Nos conselhos de administração, somente 11% dos participantes são considerados membros independentes. Entre as empresas estatais listadas na bolsa, somente 17% fazem parte dos segmentos de listagem com maior exigência de práticas de governança corporativa (Nível 2 e Novo Mercado). Isso significa que 83% das sociedades de economia mista listadas estão submetidas a pouco regramento a padrões mais elevados de governança corporativa. Em 33% dessas empresas, o estatuto social estabelece reserva explícita de vagas no conselho para ocupantes de cargos da administração pública.
Conflito de interesses
Nem sempre as decisões tomadas pelos gestores das empresas estatais terão o objetivo de fazer a empresa crescer, prosperar e lucrar. Existem muitos casos na história de decisões que resultaram em prejuízos e perda de valor da empresa. Enquanto o governo utiliza a empresa estatal para atender interesses de partidos e políticos (exemplo), os investidores esperam que a empresa cresça, prospere e lucre.
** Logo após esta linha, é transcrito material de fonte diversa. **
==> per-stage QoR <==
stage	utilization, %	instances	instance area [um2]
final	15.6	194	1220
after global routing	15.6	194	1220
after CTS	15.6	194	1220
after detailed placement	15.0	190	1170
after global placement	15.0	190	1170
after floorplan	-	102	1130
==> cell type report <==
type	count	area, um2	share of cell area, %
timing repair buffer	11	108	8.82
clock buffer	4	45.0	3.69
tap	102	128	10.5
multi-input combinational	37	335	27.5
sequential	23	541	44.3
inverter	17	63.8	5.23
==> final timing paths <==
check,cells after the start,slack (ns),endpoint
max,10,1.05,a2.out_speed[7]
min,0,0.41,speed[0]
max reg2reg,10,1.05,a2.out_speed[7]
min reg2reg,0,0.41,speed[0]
[flow/constraint.sdc]
current_design async_fifo

set clk_period 2.9
set clk_io_pct 0.2

create_clock -name clk0 -period $clk_period [get_ports {rd_clk}]
create_clock -name clk1 -period $clk_period [get_ports {wr_clk}]

set non_clock_inputs [all_inputs -no_clocks]
set_input_delay [expr $clk_period * $clk_io_pct] -clock clk0 $non_clock_inputs
set_output_delay [expr $clk_period * $clk_io_pct] -clock clk0 [all_outputs]
[flow/config.mk]
export PLATFORM = sky130hd
export DESIGN_NAME = async_fifo
export DESIGN_NICKNAME = async_fifo
export VERILOG_FILES = /design/flow/design.v
export SDC_FILE = /design/flow/constraint.sdc
export NUM_CORES = 4
export LEC_CHECK = 1
export CORE_UTILIZATION = 30
[flow/run.sh]
#!/bin/bash
# OpenROAD 26Q1-2900-gdf79404cd8, Yosys 0.63+post, stock flow scripts
make -C /OpenROAD-flow-scripts/flow DESIGN_CONFIG=/design/flow/config.mk WORK_HOME=/design/flow/orfs finish
[flow/design.v]
module async_fifo (
    input wire wr_clk,
    input wire rd_clk,
    input wire rst,
    input wire wr_en,
    input wire rd_en,
    input wire [7:0] din,
    output reg [7:0] dout,
    output wire fifo_full,
    output wire fifo_empty,
    output wire data_out_valid
);
    localparam DEPTH = 16;
    localparam ADDR_WIDTH = 4;
    reg [7:0] mem [DEPTH-1:0];
    reg [ADDR_WIDTH-1:0] wr_ptr = 0;
    reg [ADDR_WIDTH-1:0] rd_ptr = 0;
    reg [ADDR_WIDTH-1:0] wr_ptr_gray = 0;
    reg [ADDR_WIDTH-1:0] rd_ptr_gray = 0;
    reg [ADDR_WIDTH-1:0] wr_ptr_gray_sync1 = 0;
    reg [ADDR_WIDTH-1:0] wr_ptr_gray_sync2 = 0;
    reg [ADDR_WIDTH-1:0] rd_ptr_gray_sync1 = 0;
    reg [ADDR_WIDTH-1:0] rd_ptr_gray_sync2 = 0;
    function [ADDR_WIDTH-1:0] bin2gray(input [ADDR_WIDTH-1:0] bin);
        bin2gray = (bin >> 1) ^ bin;
    endfunction
    function [ADDR_WIDTH-1:0] gray2bin(input [ADDR_WIDTH-1:0] gray);
        integer i;
        begin
            gray2bin[ADDR_WIDTH-1] = gray[ADDR_WIDTH-1];
            for (i = ADDR_WIDTH-2; i >= 0; i = i - 1)
                gray2bin[i] = gray2bin[i+1] ^ gray[i];
        end
    endfunction
    always @(posedge wr_clk or posedge rst) begin
        if (rst) begin
            wr_ptr <= 0;
            wr_ptr_gray <= 0;
        end else if (wr_en && !fifo_full) begin
            mem[wr_ptr] <= din;
            wr_ptr <= wr_ptr + 1;
            wr_ptr_gray <= bin2gray(wr_ptr + 1);
        end
    end
    always @(posedge rd_clk or posedge rst) begin
        if (rst) begin
            rd_ptr <= 0;
            rd_ptr_gray <= 0;
            dout <= 0;
        end else if (rd_en && !fifo_empty) begin
            dout <= mem[rd_ptr];
            rd_ptr <= rd_ptr + 1;
            rd_ptr_gray <= bin2gray(rd_ptr + 1);
        end
    end
    always @(posedge rd_clk or posedge rst) begin
        if (rst) begin
            wr_ptr_gray_sync1 <= 0;
            wr_ptr_gray_sync2 <= 0;
        end else begin
            wr_ptr_gray_sync1 <= wr_ptr_gray;
            wr_ptr_gray_sync2 <= wr_ptr_gray_sync1;
        end
    end
    always @(posedge wr_clk or posedge rst) begin
        if (rst) begin
            rd_ptr_gray_sync1 <= 0;
            rd_ptr_gray_sync2 <= 0;
        end else begin
            rd_ptr_gray_sync1 <= rd_ptr_gray;
            rd_ptr_gray_sync2 <= rd_ptr_gray_sync1;
        end
    end
    wire [ADDR_WIDTH-1:0] wr_ptr_sync_bin = gray2bin(wr_ptr_gray_sync2);
    wire [ADDR_WIDTH-1:0] rd_ptr_sync_bin = gray2bin(rd_ptr_gray_sync2);
    assign fifo_full = ((wr_ptr + 1) == rd_ptr_sync_bin) ||
                       ((wr_ptr + 1 - rd_ptr_sync_bin) == DEPTH);
    assign fifo_empty = (rd_ptr == wr_ptr_sync_bin);
    assign data_out_valid = ~fifo_empty;
endmodule
==> ./design.v <==
module ASYNC_FIFO #( parameter DATA_WIDTH = 8,
                     parameter ADDRESS_WIDTH = 4 )
(
input wire                    W_CLK,R_CLK,RST,
input wire                    W_INC,R_INC,
input wire [DATA_WIDTH-1:0]   Wr_DATA,
output wire [DATA_WIDTH-1:0]   Rd_data,
output wire                    FULL,
output wire                    EMPTY
);
wire [ADDRESS_WIDTH-1:0] Wr_addr,Rd_addr;
wire [ADDRESS_WIDTH:0] Wr_PTR,Rd_PTR;
wire [ADDRESS_WIDTH:0] wq2_rptr,rq2_wptr;
FIFO_MEM #(.DATA_WIDTH(DATA_WIDTH),.ADDRESS_WIDTH(ADDRESS_WIDTH)) MEM(
.CLK(W_CLK),
.RST(RST),
.Wr_DATA(Wr_DATA),
.Rd_DATA(Rd_data),
.W_INC(W_INC),
.FULL(FULL),
.EMPTY(EMPTY),
.Wr_addr(Wr_addr),
.Rd_addr(Rd_addr)
);
CALC_Full #(.ADDRESS_WIDTH(ADDRESS_WIDTH)) FULLU0(
.CLK(R_CLK),
.RST(RST),
.FULL(FULL),
.Wq2_Rptr(wq2_rptr),
.W_inc(W_INC),
.W_addr(Wr_addr),
.W_ptr(Wr_PTR)
);
CALC_EMPTY #(.ADDRESS_WIDTH(ADDRESS_WIDTH)) EMPTYU0(
.CLK(W_CLK),
.RST(RST),
.EMPTY(EMPTY),
.Rq2_Wptr(rq2_wptr),
.R_inc(R_INC),
.R_addr(Rd_addr),
.R_ptr(Rd_PTR)
);
READ_PTR #(.ADDRESS_WIDTH(ADDRESS_WIDTH)) read(
.CLK(W_CLK),
.RST(RST),
.R_ptr(Rd_PTR),
.Wq2_Rptr(wq2_rptr)
);
WRITE_PTR #(.ADDRESS_WIDTH(ADDRESS_WIDTH)) write(
.CLK(R_CLK),
.RST(RST),
.Rq2_Wptr(rq2_wptr),
.W_ptr(Wr_PTR)
);
endmodule 
module CALC_EMPTY #(parameter ADDRESS_WIDTH = 4) (
input wire                      CLK,RST,
input wire                      R_inc,
input wire  [ADDRESS_WIDTH:0]   Rq2_Wptr,
output wire [ADDRESS_WIDTH-1:0] R_addr,
output reg  [ADDRESS_WIDTH:0]   R_ptr,
output reg 		        EMPTY
);
reg  [ADDRESS_WIDTH:0] Binary_R_ptr;
wire [ADDRESS_WIDTH:0] Gray_R_ptr,Binary_R_ptr_n;
wire                   EMPTY_flag;
always @(posedge CLK or negedge RST)
begin 
if(!RST)
  begin
     EMPTY<='b0;
     R_ptr<='b0;
     Binary_R_ptr<='b0;
  end
 else
   begin
     EMPTY<=EMPTY_flag;
     R_ptr<=Gray_R_ptr;
     Binary_R_ptr<=Binary_R_ptr_n;
   end
 end
assign EMPTY_flag = (Gray_R_ptr == Rq2_Wptr);
assign R_addr = Binary_R_ptr[ADDRESS_WIDTH-1:0];
assign Binary_R_ptr_n = Binary_R_ptr + (R_inc & !EMPTY);
assign Gray_R_ptr = (Binary_R_ptr_n >> 1)^Binary_R_ptr_n;
endmodule
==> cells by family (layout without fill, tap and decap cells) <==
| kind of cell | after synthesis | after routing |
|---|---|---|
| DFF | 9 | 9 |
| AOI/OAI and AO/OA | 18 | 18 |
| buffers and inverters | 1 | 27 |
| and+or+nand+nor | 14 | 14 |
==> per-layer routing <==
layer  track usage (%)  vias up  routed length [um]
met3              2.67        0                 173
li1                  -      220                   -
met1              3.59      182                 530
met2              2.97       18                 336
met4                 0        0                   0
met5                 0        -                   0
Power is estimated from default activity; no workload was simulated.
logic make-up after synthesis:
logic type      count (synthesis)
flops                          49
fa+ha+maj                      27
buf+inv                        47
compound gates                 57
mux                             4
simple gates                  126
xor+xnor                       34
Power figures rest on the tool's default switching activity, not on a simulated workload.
--- /design/flow/run.sh ---
#!/bin/bash
# OpenROAD 26Q1-2900-gdf79404cd8, Yosys 0.63+post, stock flow scripts
make -C /OpenROAD-flow-scripts/flow DESIGN_CONFIG=/design/flow/config.mk WORK_HOME=/design/flow/orfs finish
--- /design/flow/config.mk ---
export PLATFORM = sky130hd
export DESIGN_NAME = vga
export DESIGN_NICKNAME = vga
export VERILOG_FILES = /design/flow/design.v
export SDC_FILE = /design/flow/constraint.sdc
export NUM_CORES = 4
export LEC_CHECK = 1
export CORE_AREA = 10 10 105 105
export DIE_AREA = 0 0 115 115
--- /design/flow/constraint.sdc ---
current_design vga

set clk_period 2.8
set clk_io_pct 0.2

create_clock -name clk0 -period $clk_period [get_ports {clk}]

set non_clock_inputs [all_inputs -no_clocks]
set_input_delay [expr $clk_period * $clk_io_pct] -clock clk0 $non_clock_inputs
set_output_delay [expr $clk_period * $clk_io_pct] -clock clk0 [all_outputs]
--- /design/flow/design.v ---
module vga (clk, reset, out, hsync, vsync);
  parameter SCREEN_WIDTH = 640;
  parameter SCREEN_HEIGHT = 480;
  parameter V_POL = 1'b1;
  parameter H_POL = 1'b1;
  parameter H_FP = 16;
  parameter H_SYNC = 96;
  parameter H_BP = 48;
  localparam H_MAX = H_FP + H_SYNC + H_BP + SCREEN_WIDTH;
  parameter V_FP = 10;
  parameter V_SYNC = 2;
  parameter V_BP = 33;
  localparam V_MAX = V_FP + V_SYNC + V_BP + SCREEN_HEIGHT;
  input clk, reset;
  output reg [11:0] out = 12'b000000000000;
  output reg hsync = H_POL;
  output reg vsync = V_POL;
  reg [15:0] counterH = 0;
  reg [15:0] counterV = 0;
  always @(posedge clk)
    begin
      if (~reset)
        begin
          counterH <= 0;
          counterV <= 0;
          out <= 12'b000000000000;
        end
      else 
        begin
          if (counterH == H_MAX)
            begin
              counterH <= 0;
              counterV <= counterV + 1;
            end
          else
            counterH <= counterH + 1;
          if (counterV == V_MAX)
            counterV <= 0;
          if (counterH < SCREEN_WIDTH-1 && counterV < SCREEN_HEIGHT-1)
            begin
              if (counterV % 16 < 8)
                 begin
                   if (counterH % 32 < 16)
                     out <= 12'b000011110000;
                   else if (counterH % 32 >= 16) 
                     out <= 12'b111100000000;
                 end
               else if (counterV % 16 >= 8)
                 begin
                   if (counterH % 32 < 16)
                     out <= 12'b111100000000;
                   else if (counterH % 32 >= 16) 
                     out <= 12'b000011110000;
                 end
            end
          else
            out <= 12'b00000000000;
          if (counterH == SCREEN_WIDTH+H_FP)
            hsync <= ~H_POL;
          if (counterH == SCREEN_WIDTH+H_FP+H_SYNC)
            hsync <= H_POL;
          if (counterV == SCREEN_HEIGHT+V_FP)
            vsync <= ~V_POL;
          if (counterV == SCREEN_HEIGHT+V_FP+V_SYNC)
            vsync <= V_POL;
        end
    end
endmodule
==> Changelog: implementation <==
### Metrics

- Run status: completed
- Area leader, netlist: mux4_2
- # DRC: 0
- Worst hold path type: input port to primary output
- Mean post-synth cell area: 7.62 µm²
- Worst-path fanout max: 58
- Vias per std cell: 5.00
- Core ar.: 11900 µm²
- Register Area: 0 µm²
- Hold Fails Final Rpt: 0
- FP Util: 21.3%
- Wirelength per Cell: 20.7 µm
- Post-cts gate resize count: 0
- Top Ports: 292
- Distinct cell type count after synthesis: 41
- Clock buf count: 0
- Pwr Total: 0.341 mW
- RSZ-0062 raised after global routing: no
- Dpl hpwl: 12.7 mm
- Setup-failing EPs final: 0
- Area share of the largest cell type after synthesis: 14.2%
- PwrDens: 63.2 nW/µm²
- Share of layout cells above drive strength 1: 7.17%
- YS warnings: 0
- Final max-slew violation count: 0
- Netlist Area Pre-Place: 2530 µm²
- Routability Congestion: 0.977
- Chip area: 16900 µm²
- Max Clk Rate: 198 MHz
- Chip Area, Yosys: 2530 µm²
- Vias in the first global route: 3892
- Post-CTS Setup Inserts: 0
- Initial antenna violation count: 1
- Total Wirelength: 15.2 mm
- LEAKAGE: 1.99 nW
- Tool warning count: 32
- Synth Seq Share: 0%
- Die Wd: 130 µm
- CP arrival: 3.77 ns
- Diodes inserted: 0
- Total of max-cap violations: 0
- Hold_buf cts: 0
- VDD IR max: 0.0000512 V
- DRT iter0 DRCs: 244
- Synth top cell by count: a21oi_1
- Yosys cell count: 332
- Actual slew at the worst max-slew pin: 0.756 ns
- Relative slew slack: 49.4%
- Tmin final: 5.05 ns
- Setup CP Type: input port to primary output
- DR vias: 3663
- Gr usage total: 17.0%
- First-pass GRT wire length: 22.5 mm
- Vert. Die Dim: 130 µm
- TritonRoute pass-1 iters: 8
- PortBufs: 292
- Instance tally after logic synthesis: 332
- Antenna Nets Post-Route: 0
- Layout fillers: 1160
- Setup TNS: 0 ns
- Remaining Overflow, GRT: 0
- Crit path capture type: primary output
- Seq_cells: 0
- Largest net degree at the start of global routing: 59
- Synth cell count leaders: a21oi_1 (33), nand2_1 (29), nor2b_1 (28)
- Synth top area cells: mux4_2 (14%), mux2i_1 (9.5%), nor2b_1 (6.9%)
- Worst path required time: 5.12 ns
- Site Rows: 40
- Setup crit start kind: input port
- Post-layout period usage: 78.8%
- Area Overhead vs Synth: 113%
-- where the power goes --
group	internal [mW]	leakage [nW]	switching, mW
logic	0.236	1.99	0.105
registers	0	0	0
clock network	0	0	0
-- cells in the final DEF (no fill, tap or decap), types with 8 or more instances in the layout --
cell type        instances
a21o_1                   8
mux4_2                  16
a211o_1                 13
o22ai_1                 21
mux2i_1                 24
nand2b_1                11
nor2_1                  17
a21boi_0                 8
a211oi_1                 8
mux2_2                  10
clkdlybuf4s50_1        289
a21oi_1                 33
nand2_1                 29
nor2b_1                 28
==> flow/design.v <==
module mux_iord (   
    input wire [1:0] seletor,
    input wire [31:0] data_0, data_1, data_2, data_3,
    output wire [31:0] dataout
);
    assign dataout = (seletor == 2'b00) ? data_0 :
                     (seletor == 2'b01) ? data_1 :
                     (seletor == 2'b10) ? data_2 :
                     (seletor == 2'b11) ? data_3 :
                     32'bx;
endmodule
==> flow/run.sh <==
#!/bin/bash
# OpenROAD 26Q1-2900-gdf79404cd8, Yosys 0.63+post, stock flow scripts
make -C /OpenROAD-flow-scripts/flow DESIGN_CONFIG=/design/flow/config.mk WORK_HOME=/design/flow/orfs finish
==> flow/config.mk <==
export PLATFORM = sky130hd
export DESIGN_NAME = mux_iord
export DESIGN_NICKNAME = mux_iord
export VERILOG_FILES = /design/flow/design.v
export SDC_FILE = /design/flow/constraint.sdc
export NUM_CORES = 4
export LEC_CHECK = 1
export CORE_AREA = 10 10 76 76
export DIE_AREA = 0 0 86 86
==> flow/constraint.sdc <==
current_design mux_iord

set clk_period 3.9
set clk_io_pct 0.2

create_clock -name clk0 -period $clk_period

set non_clock_inputs [all_inputs -no_clocks]
set_input_delay [expr $clk_period * $clk_io_pct] -clock clk0 $non_clock_inputs
set_output_delay [expr $clk_period * $clk_io_pct] -clock clk0 [all_outputs]
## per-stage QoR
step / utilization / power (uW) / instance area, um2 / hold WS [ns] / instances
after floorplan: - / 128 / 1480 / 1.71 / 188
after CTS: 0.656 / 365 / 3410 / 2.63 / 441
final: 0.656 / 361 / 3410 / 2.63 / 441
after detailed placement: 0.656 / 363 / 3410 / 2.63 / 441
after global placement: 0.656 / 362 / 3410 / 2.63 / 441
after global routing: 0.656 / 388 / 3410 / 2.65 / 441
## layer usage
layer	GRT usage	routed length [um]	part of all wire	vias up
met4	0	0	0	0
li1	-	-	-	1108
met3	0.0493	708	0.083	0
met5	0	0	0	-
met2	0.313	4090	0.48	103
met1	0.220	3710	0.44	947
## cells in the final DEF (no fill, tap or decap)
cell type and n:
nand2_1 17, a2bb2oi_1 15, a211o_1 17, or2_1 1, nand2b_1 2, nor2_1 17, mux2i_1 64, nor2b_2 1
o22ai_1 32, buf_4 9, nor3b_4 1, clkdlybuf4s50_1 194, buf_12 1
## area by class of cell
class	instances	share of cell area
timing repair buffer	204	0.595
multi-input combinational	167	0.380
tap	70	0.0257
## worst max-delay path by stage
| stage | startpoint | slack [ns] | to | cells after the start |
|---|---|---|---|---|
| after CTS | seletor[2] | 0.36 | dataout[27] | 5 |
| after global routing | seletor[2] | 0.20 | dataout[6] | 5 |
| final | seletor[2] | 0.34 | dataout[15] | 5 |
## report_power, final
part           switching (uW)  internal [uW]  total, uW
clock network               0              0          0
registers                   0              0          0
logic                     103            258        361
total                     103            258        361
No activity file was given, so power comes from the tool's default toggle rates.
<file path="/design/flow/design.v">
module UART
		(
			input i_clock,
			input i_rx_bit,
			output o_tx_bit,
			output o_tx_interrupt,
			output o_rx_interrupt
		);
	wire[7:0] w_rx_to_tx;
	wire		 w_rx_int;
	assign o_rx_interrupt = w_rx_int;
	Uart_Rx Rx(.i_clock(i_clock),.i_rx_bit(i_rx_bit),.or_rx_interrupt(w_rx_int),
	           .o_rx_data(w_rx_to_tx));
	Uart_Tx Tx(.i_clock(i_clock),.i_tx_data_interrupt(w_rx_int),
				  .i_tx_data(w_rx_to_tx),.o_tx_interrupt(o_tx_interrupt),.o_tx_bit(o_tx_bit));
endmodule
module Uart_Rx
	(
		input 		i_clock,
		input 		i_rx_bit,
		output reg or_rx_interrupt = 0 ,
		output[7:0] o_rx_data
	);
	parameter rx_idle  = 3'b000 ;
	parameter rx_start = 3'b001 ;
	parameter rx_data  = 3'b010 ;
	parameter rx_stop  = 3'b011 ;
	parameter rx_end   = 3'b100 ;
	parameter CLK_PER_BIT = 5208;
	reg[2:0]   r_rx_status       = 0 ;
	reg[7:0]   r_rx_data         = 0 ;
	reg[7:0]   r_rx_baud_count   = 0 ;
	reg[2:0]   r_rx_bit_count    = 0 ;
always @(posedge i_clock)
begin
	case(r_rx_status)
		rx_idle: 
		begin
			or_rx_interrupt <= 0 ;
			r_rx_bit_count <= 0 ;
			r_rx_baud_count   <= 0 ;
			if(i_rx_bit == 1'b0) 
				r_rx_status <= rx_start ;
			else
				r_rx_status <= rx_idle ;
		end 
		rx_start: 
		begin	
			if((CLK_PER_BIT-1)/2 == r_rx_baud_count)
			  begin
				if(i_rx_bit == 1'b0)
				  begin
					r_rx_status  <= rx_data ;
					r_rx_baud_count <= 0 ;
				  end
				else
					r_rx_status  <= rx_idle ;
			  end
			else
			  begin
				r_rx_baud_count <= r_rx_baud_count + 1 ;
				r_rx_status <= rx_start ;
			  end
		end  
		rx_data:
		  begin
			if(r_rx_baud_count < CLK_PER_BIT-1)
			  begin
				r_rx_baud_count <= r_rx_baud_count + 1 ;
				r_rx_status <= rx_data ;
			  end
			else
			  begin
				r_rx_data[r_rx_bit_count] <= i_rx_bit ;
				r_rx_baud_count <= 0 ;
				if(r_rx_bit_count < 7 )
				  begin
					r_rx_bit_count <= r_rx_bit_count +1 ;
					r_rx_status <= rx_data ;
				  end
				else
				  begin
					r_rx_bit_count <=0 ;
					r_rx_status <= rx_stop ;
				  end
			end
		end 
      rx_stop :
      begin
			if (r_rx_baud_count < CLK_PER_BIT-1)
			begin
				r_rx_baud_count <= r_rx_baud_count + 1 ;
				r_rx_status <= rx_stop ;
         end
         else
         begin
				or_rx_interrupt <= 1'b1;
				r_rx_baud_count   <= 0;
				r_rx_status    <= rx_end;
			end
      end  
		rx_end:
		begin
			or_rx_interrupt <= 1'b0;
			r_rx_status    <= rx_idle;
		end  
	endcase
end
endmodule
module Uart_Tx
		(
			input 		i_clock,
			input 		i_tx_data_interrupt,
			input [7:0]	i_tx_data,
			output 		o_tx_interrupt,
			output      o_tx_bit
		);
	parameter CLK_PER_BIT = 5208;
	parameter tx_idle  = 3'b000 ;
	parameter tx_start = 3'b001 ;
	parameter tx_send  = 3'b010 ;
	parameter tx_stop  = 3'b011 ;
	parameter tx_end   = 3'b100 ;
	reg[7:0] r_tx_data 		 = 0 ;
	reg[7:0] r_tx_baud_count = 0 ;
	reg[2:0] r_tx_bit_count  = 0 ;
	reg[2:0] r_tx_status     = 0 ;
	reg      r_tx_interrupt  = 0 ;
	reg 	 	r_tx_bit        = 1 ;
	wire w_tx_bit;
	wire w_tx_interrupt;
	assign w_tx_bit       = r_tx_bit       ;
	assign w_tx_interrupt = r_tx_interrupt ;
	assign o_tx_bit       = w_tx_bit       ;
	assign o_tx_interrupt = w_tx_interrupt ;
	always @ (posedge i_clock) 
	begin
		case(r_tx_status)
			tx_idle: 
			begin
				r_tx_bit        <= 1 ;
				r_tx_baud_count <= 0 ;
				r_tx_bit_count  <= 0 ;
				r_tx_interrupt  <= 0 ;
				if(i_tx_data_interrupt == 1)
				  begin
				   r_tx_data   <= i_tx_data ;
					r_tx_status <= tx_start  ;
				  end
				else
					r_tx_status <= tx_idle;
			end 
			tx_start: 
			begin
				if( r_tx_baud_count < CLK_PER_BIT -1 )
				  begin
				   r_tx_status     <= tx_start            ;
					r_tx_bit        <= 1'b0                ;
					r_tx_baud_count <= r_tx_baud_count + 1 ;
				  end
				else
				 begin
					r_tx_baud_count <= 0  ;
					r_tx_status     <= tx_send ;
				 end		
			end 
			tx_send: 
			begin
				if( r_tx_baud_count < CLK_PER_BIT -1 )
				  begin
					r_tx_bit        <= r_tx_data[r_tx_bit_count] ; 
					r_tx_baud_count <= r_tx_baud_count + 1       ;				  
				  end
				else
				  begin
				    r_tx_baud_count <= 0 ;
					 if(r_tx_bit_count < 7)
						r_tx_bit_count <= r_tx_bit_count + 1;
					 else	
					   r_tx_status     <= tx_end ;
						r_tx_baud_count <= 0      ;
						r_tx_bit_count  <= 0      ;
				  end			
			end 
			tx_stop: 
			begin
				if( r_tx_baud_count < CLK_PER_BIT -1 )
				  begin
				   r_tx_status     <= tx_start            ;
					r_tx_bit        <= 1'b0                ;
					r_tx_baud_count <= r_tx_baud_count + 1 ;
				  end
				else
				 begin
				   r_tx_bit        <= 1'b1   ;
					r_tx_baud_count <= 0      ;
					r_tx_status     <= tx_end ;					
				 end		
			end 
			tx_end:
			begin
			   r_tx_bit       <= 1'b1    ;
				r_tx_interrupt <= 1'b1    ;
				r_tx_status    <= tx_idle ;
			end
		endcase
	end
endmodule
</file>
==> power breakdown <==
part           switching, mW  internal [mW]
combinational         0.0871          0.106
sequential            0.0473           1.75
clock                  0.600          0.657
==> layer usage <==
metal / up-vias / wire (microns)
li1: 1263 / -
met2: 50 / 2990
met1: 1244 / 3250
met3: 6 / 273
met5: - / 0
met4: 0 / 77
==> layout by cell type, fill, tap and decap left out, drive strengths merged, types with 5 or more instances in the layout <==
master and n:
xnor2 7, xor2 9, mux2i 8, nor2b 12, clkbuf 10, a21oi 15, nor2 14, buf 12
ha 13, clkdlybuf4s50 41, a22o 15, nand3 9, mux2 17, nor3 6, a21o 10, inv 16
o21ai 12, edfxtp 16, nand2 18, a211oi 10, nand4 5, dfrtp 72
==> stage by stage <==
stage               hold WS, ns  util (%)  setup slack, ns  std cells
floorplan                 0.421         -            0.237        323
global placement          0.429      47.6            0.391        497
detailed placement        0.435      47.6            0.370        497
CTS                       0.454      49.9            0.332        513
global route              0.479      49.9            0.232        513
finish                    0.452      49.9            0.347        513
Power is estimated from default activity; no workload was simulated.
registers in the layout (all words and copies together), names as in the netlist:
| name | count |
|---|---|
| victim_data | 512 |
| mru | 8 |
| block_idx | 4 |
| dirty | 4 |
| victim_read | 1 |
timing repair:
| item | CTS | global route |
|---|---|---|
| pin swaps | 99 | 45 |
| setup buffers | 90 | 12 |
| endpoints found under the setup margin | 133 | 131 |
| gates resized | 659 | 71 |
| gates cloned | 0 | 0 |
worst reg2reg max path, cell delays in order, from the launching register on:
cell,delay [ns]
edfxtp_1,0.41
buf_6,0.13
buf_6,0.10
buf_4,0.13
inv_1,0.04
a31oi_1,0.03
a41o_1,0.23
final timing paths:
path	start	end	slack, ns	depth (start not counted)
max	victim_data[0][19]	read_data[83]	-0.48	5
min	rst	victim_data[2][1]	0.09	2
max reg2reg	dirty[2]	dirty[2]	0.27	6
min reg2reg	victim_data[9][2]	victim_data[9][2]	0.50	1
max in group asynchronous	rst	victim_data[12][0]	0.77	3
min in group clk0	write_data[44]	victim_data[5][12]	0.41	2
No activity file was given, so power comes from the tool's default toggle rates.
==> run.sh <==
#!/bin/bash
# OpenROAD 26Q1-2900-gdf79404cd8, Yosys 0.63+post, stock flow scripts
make -C /OpenROAD-flow-scripts/flow DESIGN_CONFIG=/design/flow/config.mk WORK_HOME=/design/flow/orfs finish
==> config.mk <==
export PLATFORM = sky130hd
export DESIGN_NAME = cache
export DESIGN_NICKNAME = cache
export VERILOG_FILES = /design/flow/design.v
export SDC_FILE = /design/flow/constraint.sdc
export NUM_CORES = 4
export LEC_CHECK = 1
export CORE_UTILIZATION = 50
==> constraint.sdc <==
current_design cache

set clk_period 37.0
set clk_io_pct 0.2

create_clock -name clk0 -period $clk_period [get_ports {clk}]

set non_clock_inputs [all_inputs -no_clocks]
set_input_delay [expr $clk_period * $clk_io_pct] -clock clk0 $non_clock_inputs
set_output_delay [expr $clk_period * $clk_io_pct] -clock clk0 [all_outputs]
As estatais sofrem com os ciclos políticos gerados pelas eleições. Os políticos revezam suas posições de poder a cada 4 anos. Existem políticos que encaram as pessoas que investem nas estatais, como aproveitadores, exploradores ou especuladores no sentido negativo da palavra. Muitas estatais brasileiras foram capitalizadas e conseguiram fazer investimentos graças aos recursos de pequenos investidores.
Sempre que um governo toma decisões que prejudicam os resultados dos investidores, ocorre uma perda de valor da empresa que é registrada pela queda no preço das ações que ela negocia na bolsa.
Já faz tempo que a bolsa tenta mostrar a importância das estatais adotarem regras de governança mais rígidas (fonte). A questão é saber até que ponto isso interessa ao sócio que controla as empresas estatais, que no caso é o próprio governo e seus políticos.
A relação de confiança entre investidores e estatais sempre esteve arranhada e parece que os políticos se esforçam, cada vez mais, para que continua assim.
Para concluir, é sempre bom destacar que esse artigo, assim como todos os artigos que escrevo, não é uma recomendação de investimento ou desinvestimento. Para investir bem você deve investir primeiro na sua educação para poder tirar suas próprias conclusões, sem depender das opiniões de terceiros. Quanto mais informações, conhecimentos e experiências, melhores serão as suas decisões.